2.3 Behavioral assay
The defecation motor program was performed as previously described (D. Liu &
Thomas, 1994; Thomas, 1990). Ten to fifteen worms were moved to fresh NGM plate seeded
with OP50 bacterial lawn and were allowed to settle for at least 10 min for recovery. Ten
constitutive defecation cycles were observed from each worm. The pBoc and Exp steps were
recorded by the Etho program (James Thomas Lab website:
http://depts.washington.edu/jtlab/software/otherSoftware.html) (Liu and Thomas, 1994;
Mahoney et al., 2008). Five to ten worms were assayed, and the mean and standard deviation
was calculated for each genotype. Statistical significance was determined between two
samples by using an unpaired two-tail Student’s t test with unequal variance.
2.4 Fluorescence imaging
Fluorescence imaging was done by using a Nikon eclipse 90i microscope equipped
with a Nikon Plan Apo 40x oil objective (N.A.=1.0), Nikon Plan Apo 100x oil objective
(N.A.=1.40), and a Photometrics Coolsnap ES
2
camera. Young adult worms were paralyzed
with 30mg/ml 2, 3-Butanedione monoxime (BDM, Sigma) in M9 buffer, and then mounted
on 2% agarose imaging pad. Metamorph 7.0 software (Universal Imaging) was used to
capture image stacks and to obtain maximum intensity projections. Fluorescence imaging in
the GABAergic motor neurons were performed in N2 or inx-1 mutant background. The
images were captured from the synaptic region of the DVB.
9
2.5 In vivo calcium imaging
The calcium imaging experiment was performed as previously described (Han 2013).
We used an integrated transgenic line vjIs58 (Pmyo-2::NLS::mCherry, Punc-
47mini::GCaMP3.0) which specifically expresses GCaMP3.0 in AVL and DVB neurons to
perform in vivo calcium imaging at the synaptic region. vjIs58 was used in unc-13(s69)
mutant background to immobilize animals because unc-13 mutants are almost completely
paralyzed. Both vjIs58 and unc-13 have normal Exp steps. Young adult worms were
transferred to NGM-agarose plate with the food OP50 and the plate was topped with a cover
slide. Live imaging was done using a Nikon eclipse 90i microscope equipped with a Nikon
Plan Apo 40x oil objective (N.A.=1.0), a standard GFP filter and a Photometrics Coolsnap
ES
2
camera. The worms that were keep pumping and positioned laterally with the left side
facing the objective were selected for imaging.
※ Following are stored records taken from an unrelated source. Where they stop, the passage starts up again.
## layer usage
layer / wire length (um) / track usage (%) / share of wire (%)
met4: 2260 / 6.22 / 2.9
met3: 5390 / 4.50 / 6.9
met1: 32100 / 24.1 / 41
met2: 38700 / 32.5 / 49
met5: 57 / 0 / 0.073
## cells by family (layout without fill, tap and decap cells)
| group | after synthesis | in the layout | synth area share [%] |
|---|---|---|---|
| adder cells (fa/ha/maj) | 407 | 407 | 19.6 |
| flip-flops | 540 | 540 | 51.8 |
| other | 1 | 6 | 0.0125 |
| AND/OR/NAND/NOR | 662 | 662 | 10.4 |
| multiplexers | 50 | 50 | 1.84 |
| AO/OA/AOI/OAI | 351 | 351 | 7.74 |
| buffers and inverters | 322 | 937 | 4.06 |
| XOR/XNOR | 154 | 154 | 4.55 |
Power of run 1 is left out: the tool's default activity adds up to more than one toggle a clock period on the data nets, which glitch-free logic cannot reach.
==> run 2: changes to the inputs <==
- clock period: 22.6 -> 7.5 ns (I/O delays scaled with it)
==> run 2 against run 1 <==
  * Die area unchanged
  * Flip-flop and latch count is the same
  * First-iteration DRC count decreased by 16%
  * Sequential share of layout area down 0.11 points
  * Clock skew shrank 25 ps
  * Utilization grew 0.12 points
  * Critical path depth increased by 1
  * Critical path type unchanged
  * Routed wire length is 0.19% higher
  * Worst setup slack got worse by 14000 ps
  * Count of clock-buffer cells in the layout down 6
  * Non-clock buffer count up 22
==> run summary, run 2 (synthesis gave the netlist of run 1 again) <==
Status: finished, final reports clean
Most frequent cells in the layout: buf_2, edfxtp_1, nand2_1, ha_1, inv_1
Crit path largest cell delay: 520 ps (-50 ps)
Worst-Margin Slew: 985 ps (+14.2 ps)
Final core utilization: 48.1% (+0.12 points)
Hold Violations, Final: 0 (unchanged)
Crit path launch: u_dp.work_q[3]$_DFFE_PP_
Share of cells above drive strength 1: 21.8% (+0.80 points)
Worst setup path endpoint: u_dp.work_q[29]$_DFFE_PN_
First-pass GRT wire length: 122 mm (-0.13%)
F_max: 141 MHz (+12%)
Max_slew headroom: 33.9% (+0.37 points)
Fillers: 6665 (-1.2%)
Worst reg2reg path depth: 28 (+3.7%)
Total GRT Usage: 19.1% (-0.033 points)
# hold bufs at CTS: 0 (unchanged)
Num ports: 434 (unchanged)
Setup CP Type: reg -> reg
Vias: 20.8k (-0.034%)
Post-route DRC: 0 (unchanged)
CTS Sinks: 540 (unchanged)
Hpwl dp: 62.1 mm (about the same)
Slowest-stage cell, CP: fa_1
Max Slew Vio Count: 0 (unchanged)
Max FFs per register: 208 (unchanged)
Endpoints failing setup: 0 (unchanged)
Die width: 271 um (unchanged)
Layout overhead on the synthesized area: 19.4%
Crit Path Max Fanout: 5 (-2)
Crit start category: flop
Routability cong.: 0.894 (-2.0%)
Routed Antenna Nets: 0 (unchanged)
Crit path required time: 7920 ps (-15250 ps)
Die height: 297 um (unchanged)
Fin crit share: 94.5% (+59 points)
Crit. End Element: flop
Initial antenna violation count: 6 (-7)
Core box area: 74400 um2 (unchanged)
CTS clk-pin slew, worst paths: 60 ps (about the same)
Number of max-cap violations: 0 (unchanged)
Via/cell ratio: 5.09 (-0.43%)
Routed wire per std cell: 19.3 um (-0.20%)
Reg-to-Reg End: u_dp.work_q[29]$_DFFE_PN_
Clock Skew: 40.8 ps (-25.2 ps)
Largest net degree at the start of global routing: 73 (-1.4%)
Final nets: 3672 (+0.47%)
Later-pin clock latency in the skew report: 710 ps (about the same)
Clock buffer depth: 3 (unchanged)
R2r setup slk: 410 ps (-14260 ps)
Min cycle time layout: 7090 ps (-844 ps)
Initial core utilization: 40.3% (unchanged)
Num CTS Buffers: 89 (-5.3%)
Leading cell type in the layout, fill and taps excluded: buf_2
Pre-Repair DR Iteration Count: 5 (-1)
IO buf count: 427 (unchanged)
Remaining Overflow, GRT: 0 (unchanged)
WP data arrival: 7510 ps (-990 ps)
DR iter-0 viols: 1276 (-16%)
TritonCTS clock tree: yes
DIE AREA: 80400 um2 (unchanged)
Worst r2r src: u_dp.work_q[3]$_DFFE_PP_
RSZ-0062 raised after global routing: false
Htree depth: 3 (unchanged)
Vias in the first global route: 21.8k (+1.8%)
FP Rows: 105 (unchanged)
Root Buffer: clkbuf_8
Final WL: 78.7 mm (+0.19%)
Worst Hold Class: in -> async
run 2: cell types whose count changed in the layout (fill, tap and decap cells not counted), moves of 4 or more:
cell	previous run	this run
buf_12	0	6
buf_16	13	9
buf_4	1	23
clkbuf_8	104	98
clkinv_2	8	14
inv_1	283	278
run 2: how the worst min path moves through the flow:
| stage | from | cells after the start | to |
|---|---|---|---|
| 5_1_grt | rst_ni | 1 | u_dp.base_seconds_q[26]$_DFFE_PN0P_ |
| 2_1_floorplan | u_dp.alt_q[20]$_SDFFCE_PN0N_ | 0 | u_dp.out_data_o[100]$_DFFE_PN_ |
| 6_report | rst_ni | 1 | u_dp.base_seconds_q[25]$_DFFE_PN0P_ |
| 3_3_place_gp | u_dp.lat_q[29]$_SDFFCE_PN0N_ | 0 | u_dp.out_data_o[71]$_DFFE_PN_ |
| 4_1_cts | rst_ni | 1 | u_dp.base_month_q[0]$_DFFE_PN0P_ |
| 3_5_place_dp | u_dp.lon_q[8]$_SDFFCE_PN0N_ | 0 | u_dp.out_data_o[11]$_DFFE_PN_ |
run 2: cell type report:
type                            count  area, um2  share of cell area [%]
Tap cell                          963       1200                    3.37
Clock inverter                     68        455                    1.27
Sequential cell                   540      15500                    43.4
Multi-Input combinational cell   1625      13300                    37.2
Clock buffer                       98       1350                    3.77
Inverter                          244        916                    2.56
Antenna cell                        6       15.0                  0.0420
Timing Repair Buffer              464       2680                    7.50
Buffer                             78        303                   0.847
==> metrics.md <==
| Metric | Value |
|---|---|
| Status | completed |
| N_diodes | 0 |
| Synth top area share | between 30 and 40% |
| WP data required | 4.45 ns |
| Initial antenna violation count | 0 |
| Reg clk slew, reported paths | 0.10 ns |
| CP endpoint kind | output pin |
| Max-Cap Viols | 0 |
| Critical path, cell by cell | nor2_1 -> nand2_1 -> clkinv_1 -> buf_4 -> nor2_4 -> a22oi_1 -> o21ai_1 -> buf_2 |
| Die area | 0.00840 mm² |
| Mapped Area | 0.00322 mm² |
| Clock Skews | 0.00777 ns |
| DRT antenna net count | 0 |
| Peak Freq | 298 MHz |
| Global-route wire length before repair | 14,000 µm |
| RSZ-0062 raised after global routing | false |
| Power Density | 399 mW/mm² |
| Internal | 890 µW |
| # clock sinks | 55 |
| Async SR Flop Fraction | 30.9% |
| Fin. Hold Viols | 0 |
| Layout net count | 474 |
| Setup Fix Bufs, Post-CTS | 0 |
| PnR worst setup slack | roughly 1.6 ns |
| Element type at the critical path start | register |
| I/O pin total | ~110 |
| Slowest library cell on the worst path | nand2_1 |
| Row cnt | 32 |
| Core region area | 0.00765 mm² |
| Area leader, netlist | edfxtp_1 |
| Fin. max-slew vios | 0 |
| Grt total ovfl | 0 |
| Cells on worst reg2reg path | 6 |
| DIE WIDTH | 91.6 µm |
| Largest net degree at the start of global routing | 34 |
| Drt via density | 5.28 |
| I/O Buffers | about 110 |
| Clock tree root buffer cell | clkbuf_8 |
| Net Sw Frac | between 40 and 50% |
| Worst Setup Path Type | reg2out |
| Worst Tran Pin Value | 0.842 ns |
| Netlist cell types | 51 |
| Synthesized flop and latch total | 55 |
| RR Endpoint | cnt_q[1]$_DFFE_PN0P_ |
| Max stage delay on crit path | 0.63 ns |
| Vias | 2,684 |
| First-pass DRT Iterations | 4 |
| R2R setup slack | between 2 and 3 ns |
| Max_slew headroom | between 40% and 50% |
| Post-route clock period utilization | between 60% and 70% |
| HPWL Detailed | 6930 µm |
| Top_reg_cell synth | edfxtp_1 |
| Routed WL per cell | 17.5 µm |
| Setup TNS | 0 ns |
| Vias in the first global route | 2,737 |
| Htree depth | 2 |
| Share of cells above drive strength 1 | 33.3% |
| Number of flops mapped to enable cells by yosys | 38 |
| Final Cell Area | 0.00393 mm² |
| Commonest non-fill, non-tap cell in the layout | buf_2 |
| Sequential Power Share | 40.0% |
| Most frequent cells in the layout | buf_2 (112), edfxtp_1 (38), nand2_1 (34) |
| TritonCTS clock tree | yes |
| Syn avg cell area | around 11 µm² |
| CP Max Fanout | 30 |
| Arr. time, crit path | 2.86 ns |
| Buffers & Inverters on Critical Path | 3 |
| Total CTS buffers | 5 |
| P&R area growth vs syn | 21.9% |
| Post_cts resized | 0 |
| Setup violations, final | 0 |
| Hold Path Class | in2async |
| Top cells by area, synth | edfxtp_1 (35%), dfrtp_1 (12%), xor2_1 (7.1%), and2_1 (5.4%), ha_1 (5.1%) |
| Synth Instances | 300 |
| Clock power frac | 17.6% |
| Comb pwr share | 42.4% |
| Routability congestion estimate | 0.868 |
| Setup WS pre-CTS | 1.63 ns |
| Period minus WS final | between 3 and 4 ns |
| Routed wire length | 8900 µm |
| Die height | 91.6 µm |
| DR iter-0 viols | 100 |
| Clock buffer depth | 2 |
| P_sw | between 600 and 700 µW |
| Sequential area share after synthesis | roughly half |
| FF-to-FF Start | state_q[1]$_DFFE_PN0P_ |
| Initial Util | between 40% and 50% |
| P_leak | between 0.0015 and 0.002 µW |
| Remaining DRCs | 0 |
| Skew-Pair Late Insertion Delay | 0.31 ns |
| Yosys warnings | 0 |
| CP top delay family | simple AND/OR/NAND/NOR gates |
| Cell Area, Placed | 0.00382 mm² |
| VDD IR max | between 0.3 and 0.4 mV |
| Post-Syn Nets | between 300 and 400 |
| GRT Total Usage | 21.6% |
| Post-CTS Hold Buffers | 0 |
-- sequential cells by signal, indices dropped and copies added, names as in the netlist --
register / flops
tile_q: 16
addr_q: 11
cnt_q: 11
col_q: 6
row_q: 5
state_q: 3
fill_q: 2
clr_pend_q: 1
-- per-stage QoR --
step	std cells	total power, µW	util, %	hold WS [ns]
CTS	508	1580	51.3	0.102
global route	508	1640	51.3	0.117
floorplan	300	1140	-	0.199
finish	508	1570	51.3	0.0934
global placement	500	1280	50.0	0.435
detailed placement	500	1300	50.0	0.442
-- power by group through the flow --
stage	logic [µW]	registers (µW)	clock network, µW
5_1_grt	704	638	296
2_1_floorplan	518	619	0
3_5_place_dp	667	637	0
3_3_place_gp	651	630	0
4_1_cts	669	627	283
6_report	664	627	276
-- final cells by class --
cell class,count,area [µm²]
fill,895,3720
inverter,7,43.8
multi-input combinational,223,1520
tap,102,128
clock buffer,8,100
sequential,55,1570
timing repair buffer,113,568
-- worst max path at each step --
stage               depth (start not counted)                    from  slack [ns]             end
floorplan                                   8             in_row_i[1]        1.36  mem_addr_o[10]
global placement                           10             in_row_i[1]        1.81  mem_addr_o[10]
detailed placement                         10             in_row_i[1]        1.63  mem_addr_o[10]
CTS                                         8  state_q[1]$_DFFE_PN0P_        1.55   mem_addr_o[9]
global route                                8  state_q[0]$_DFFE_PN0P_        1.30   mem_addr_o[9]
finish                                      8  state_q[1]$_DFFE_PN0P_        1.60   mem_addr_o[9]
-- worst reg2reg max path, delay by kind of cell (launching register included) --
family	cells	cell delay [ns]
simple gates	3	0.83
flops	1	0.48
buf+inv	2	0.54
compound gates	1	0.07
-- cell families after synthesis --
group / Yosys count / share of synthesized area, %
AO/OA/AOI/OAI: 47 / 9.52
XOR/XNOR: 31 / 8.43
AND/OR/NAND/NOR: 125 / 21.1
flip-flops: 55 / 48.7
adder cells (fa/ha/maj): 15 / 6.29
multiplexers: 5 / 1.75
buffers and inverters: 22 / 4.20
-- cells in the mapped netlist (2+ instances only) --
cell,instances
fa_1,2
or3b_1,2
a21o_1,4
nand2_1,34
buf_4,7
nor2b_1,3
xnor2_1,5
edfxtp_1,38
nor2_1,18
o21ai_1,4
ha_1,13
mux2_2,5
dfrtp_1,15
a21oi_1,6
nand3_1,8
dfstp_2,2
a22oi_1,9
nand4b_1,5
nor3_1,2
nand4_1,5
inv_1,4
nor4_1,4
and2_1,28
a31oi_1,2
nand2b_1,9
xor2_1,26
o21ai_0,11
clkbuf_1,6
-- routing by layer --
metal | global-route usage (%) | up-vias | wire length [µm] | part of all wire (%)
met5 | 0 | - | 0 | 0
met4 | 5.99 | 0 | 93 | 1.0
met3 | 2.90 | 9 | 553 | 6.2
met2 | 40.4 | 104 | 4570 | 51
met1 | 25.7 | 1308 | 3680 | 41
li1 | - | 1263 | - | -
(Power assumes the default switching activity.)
===== config.mk =====
export PLATFORM = sky130hd
export DESIGN_NAME = escape_rle_image_decoder
export DESIGN_NICKNAME = d
export VERILOG_FILES = /design/src/rtl/erid_pkg.sv /design/src/rtl/erid_front.sv /design/src/rtl/erid_cmd_fifo.sv /design/src/rtl/erid_back.sv /design/src/rtl/escape_rle_image_decoder.sv
export SDC_FILE = /design/constraint.sdc
export NUM_CORES = 1
export LEC_CHECK = 0
export BUFFER_PORTS_ARGS = -buffer_cell sky130_fd_sc_hd__buf_2
export CORE_MARGIN = 2
export CORE_UTILIZATION = 47
export DETAILED_ROUTE_END_ITERATION = 6
export GPL_TIMING_DRIVEN = 0
export RECOVER_POWER = 100
export SLEW_MARGIN = 25
export SYNTH_ARGS = -nofsm -noshare
export SYNTH_HDL_FRONTEND = slang
export SYNTH_SLANG_ARGS = --single-unit

===== constraint.sdc =====
create_clock -name aclk -period 18.8 [get_ports aclk]
set_input_delay 2.82 -clock aclk [delete_from_list [all_inputs] [get_ports aclk]]
set_output_delay 2.82 -clock aclk [all_outputs]
set_load 0.02 [all_outputs]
Metamorph 7.0 software (Universal Imaging)
was used to obtain time lapse imaging. For each worm, the neuromuscular junction of the
GABAergic neurons (AVL and DVB) was recorded for 250 s at 4 frames per second (2x2 or
3x3 binning with 30-90 ms exposure time depending on the baseline of GCaMP3.0
fluorescence in the neuromuscular junction region in each worm).
The GCaMP3.0 fluorescence intensity in the synaptic region of DVB neurons was
quantified using Metamorph 7.0 software (Universal Imaging). The average fluorescence (F)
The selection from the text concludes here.